### WHAT IS EXPECTED
Using the listing below, print exactly everything from the line with "row1 = $bwmux W1024, 1" down to the line with "ltp_word = 9", both included, and nothing more.

### PROVIDED ENTRIES

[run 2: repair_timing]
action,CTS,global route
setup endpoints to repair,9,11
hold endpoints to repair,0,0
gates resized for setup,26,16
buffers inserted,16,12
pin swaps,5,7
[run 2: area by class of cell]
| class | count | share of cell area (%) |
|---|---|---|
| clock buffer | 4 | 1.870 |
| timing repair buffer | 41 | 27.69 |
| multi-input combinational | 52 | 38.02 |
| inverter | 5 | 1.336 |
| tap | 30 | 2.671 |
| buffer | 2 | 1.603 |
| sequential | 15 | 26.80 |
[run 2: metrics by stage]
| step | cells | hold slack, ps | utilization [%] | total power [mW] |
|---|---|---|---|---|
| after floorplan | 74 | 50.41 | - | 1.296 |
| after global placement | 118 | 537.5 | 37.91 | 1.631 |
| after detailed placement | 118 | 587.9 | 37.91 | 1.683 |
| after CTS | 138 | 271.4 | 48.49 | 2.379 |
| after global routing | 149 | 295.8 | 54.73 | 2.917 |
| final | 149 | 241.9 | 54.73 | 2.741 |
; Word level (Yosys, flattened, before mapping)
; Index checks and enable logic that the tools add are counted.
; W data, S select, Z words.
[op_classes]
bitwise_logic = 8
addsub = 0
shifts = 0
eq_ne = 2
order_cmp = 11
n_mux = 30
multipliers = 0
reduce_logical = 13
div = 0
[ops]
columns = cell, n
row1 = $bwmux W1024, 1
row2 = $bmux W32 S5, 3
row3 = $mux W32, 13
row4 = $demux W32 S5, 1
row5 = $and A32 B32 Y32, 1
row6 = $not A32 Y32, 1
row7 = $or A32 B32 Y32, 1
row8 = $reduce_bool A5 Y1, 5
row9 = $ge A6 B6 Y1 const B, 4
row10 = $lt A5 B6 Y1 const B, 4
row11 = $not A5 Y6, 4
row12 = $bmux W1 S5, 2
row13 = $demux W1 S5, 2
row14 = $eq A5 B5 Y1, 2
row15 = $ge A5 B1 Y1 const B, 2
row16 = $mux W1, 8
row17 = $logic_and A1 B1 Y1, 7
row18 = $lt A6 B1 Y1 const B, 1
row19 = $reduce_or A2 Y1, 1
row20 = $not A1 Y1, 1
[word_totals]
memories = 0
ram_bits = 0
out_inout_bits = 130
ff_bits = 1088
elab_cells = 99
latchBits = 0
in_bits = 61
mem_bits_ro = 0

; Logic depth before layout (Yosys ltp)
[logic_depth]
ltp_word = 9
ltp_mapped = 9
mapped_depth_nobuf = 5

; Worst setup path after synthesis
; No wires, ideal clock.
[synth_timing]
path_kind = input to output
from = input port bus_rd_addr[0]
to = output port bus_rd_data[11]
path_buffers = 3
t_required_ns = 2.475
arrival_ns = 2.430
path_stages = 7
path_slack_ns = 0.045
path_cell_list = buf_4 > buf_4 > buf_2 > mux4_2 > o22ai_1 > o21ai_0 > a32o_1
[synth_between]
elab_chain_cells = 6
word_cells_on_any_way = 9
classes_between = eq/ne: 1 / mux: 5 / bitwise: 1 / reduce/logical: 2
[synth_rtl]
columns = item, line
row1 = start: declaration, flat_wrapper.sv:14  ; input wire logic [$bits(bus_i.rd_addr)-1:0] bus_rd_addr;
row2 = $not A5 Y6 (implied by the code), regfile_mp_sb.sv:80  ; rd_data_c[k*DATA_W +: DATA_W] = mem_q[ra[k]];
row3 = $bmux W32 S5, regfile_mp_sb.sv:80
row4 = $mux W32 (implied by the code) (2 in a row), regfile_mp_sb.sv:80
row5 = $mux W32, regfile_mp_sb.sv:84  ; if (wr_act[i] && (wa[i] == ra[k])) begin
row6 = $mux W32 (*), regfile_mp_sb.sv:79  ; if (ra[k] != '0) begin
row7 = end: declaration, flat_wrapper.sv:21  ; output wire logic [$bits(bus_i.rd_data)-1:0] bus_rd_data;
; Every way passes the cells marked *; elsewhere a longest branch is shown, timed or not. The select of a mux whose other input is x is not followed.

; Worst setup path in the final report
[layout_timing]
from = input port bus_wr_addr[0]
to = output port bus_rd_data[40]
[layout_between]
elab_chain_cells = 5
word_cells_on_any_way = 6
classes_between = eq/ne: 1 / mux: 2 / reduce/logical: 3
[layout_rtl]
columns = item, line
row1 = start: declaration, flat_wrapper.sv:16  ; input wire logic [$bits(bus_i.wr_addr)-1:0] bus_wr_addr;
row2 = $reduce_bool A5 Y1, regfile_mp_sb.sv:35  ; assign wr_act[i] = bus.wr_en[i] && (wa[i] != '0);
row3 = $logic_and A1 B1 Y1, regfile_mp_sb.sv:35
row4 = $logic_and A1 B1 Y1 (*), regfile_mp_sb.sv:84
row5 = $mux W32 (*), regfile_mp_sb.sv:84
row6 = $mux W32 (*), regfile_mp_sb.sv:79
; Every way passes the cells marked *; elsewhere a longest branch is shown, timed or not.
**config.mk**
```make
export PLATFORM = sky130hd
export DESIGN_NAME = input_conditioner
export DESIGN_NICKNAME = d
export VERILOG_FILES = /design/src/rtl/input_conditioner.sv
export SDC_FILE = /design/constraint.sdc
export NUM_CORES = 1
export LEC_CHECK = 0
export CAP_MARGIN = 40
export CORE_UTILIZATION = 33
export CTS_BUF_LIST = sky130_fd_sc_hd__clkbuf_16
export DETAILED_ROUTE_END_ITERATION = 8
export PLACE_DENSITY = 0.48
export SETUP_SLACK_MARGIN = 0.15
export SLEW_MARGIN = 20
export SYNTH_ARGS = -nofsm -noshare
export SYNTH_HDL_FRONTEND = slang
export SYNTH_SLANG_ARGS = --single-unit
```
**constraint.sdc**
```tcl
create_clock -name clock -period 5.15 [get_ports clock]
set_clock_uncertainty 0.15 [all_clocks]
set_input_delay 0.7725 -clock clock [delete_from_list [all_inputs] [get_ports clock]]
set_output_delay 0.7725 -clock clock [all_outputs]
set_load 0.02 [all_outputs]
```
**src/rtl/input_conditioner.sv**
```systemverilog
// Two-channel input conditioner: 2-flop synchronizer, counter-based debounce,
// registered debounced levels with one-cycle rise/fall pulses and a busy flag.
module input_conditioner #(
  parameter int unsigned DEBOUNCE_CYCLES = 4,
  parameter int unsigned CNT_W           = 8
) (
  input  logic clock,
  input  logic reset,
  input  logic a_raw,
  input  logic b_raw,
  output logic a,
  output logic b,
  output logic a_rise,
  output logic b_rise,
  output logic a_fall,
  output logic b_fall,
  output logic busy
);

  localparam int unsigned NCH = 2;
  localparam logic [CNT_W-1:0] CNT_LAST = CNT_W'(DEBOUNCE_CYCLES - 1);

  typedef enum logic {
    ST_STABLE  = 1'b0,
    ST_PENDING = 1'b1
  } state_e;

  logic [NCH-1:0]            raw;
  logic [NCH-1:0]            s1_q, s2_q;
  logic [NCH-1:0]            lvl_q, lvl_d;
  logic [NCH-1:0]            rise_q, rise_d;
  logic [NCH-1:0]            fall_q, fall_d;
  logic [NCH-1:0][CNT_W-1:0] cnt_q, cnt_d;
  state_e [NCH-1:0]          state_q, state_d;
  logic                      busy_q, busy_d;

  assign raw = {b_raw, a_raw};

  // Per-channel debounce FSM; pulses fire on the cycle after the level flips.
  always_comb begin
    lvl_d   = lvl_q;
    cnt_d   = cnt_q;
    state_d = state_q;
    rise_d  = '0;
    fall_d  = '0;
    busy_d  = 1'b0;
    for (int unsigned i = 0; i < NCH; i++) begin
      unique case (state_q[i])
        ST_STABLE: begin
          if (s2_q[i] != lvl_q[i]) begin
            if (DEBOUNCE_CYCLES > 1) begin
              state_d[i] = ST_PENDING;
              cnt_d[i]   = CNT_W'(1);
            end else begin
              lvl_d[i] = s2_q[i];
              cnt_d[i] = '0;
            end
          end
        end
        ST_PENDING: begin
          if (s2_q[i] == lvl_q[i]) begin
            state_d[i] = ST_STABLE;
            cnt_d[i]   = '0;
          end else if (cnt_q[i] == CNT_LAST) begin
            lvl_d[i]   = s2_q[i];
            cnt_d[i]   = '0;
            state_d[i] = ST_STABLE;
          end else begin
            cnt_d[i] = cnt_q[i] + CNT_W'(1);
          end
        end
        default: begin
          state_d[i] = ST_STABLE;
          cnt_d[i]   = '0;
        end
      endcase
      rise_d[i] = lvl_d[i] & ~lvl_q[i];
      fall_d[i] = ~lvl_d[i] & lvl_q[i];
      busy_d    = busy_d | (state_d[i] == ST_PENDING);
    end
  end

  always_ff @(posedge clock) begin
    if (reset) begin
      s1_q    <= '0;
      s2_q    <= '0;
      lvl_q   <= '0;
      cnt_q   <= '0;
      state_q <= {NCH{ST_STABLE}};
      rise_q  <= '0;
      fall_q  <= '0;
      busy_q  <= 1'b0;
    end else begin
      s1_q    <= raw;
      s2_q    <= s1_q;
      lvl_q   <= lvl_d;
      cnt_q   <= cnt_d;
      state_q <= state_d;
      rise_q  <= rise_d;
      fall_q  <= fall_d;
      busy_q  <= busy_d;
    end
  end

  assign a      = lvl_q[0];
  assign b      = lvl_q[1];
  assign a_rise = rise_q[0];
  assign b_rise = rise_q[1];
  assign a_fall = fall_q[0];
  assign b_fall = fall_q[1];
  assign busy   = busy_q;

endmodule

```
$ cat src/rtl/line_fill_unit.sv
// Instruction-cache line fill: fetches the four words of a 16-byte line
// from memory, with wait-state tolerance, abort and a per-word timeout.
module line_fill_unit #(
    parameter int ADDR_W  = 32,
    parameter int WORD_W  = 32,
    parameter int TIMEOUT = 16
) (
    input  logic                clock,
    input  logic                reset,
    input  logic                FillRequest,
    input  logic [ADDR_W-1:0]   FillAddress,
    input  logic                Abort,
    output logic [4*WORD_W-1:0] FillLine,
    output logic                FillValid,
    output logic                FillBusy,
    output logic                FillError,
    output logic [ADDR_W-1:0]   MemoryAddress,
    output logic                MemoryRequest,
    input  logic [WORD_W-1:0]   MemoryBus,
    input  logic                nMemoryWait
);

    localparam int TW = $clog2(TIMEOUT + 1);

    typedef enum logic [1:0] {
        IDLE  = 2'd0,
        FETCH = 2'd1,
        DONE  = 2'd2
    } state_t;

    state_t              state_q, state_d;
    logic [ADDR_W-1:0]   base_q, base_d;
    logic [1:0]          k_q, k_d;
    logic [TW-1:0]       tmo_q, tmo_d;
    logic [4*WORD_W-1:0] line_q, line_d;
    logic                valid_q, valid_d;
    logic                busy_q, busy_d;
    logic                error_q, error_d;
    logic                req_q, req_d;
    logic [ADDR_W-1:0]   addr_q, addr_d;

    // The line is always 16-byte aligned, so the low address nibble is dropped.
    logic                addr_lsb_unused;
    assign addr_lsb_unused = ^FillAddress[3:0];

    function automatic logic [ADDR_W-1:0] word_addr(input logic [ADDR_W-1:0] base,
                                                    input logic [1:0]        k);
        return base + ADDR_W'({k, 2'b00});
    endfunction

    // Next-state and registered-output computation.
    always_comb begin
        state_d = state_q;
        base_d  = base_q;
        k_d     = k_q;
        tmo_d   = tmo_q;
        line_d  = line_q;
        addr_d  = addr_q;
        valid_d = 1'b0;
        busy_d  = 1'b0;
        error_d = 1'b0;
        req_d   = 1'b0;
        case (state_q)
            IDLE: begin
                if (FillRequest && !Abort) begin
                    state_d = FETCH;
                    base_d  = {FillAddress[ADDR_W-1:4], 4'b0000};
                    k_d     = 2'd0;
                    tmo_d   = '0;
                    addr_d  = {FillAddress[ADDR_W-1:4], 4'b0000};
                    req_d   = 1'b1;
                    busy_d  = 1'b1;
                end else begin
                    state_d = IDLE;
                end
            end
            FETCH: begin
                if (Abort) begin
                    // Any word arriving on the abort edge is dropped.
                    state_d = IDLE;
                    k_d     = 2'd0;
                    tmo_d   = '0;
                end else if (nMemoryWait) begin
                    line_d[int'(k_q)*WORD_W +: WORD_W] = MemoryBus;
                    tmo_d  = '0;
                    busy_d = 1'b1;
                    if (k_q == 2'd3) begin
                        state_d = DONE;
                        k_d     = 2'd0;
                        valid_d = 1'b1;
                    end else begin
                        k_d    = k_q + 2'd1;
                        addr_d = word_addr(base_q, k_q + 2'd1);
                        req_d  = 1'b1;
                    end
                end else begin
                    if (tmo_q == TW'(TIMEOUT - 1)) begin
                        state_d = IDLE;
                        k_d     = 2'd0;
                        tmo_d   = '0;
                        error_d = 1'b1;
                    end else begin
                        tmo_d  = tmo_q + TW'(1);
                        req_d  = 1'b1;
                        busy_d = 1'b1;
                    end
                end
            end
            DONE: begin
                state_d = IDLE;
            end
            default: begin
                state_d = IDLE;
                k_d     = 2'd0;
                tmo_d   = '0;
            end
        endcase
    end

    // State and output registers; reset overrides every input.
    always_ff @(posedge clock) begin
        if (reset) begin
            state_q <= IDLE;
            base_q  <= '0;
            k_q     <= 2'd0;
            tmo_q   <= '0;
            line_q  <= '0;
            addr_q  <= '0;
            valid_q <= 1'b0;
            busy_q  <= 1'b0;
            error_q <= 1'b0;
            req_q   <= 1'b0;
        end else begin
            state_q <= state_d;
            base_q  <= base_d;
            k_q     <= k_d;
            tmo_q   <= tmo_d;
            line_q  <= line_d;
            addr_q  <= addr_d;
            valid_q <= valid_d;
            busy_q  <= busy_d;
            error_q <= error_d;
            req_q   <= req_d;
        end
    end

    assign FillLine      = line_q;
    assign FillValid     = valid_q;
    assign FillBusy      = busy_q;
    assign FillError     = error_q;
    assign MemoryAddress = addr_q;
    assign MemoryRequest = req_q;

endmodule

### WRITTEN ANSWER
row1 = $bwmux W1024, 1
row2 = $bmux W32 S5, 3
row3 = $mux W32, 13
row4 = $demux W32 S5, 1
row5 = $and A32 B32 Y32, 1
row6 = $not A32 Y32, 1
row7 = $or A32 B32 Y32, 1
row8 = $reduce_bool A5 Y1, 5
row9 = $ge A6 B6 Y1 const B, 4
row10 = $lt A5 B6 Y1 const B, 4
row11 = $not A5 Y6, 4
row12 = $bmux W1 S5, 2
row13 = $demux W1 S5, 2
row14 = $eq A5 B5 Y1, 2
row15 = $ge A5 B1 Y1 const B, 2
row16 = $mux W1, 8
row17 = $logic_and A1 B1 Y1, 7
row18 = $lt A6 B1 Y1 const B, 1
row19 = $reduce_or A2 Y1, 1
row20 = $not A1 Y1, 1
[word_totals]
memories = 0
ram_bits = 0
out_inout_bits = 130
ff_bits = 1088
elab_cells = 99
latchBits = 0
in_bits = 61
mem_bits_ro = 0

; Logic depth before layout (Yosys ltp)
[logic_depth]
ltp_word = 9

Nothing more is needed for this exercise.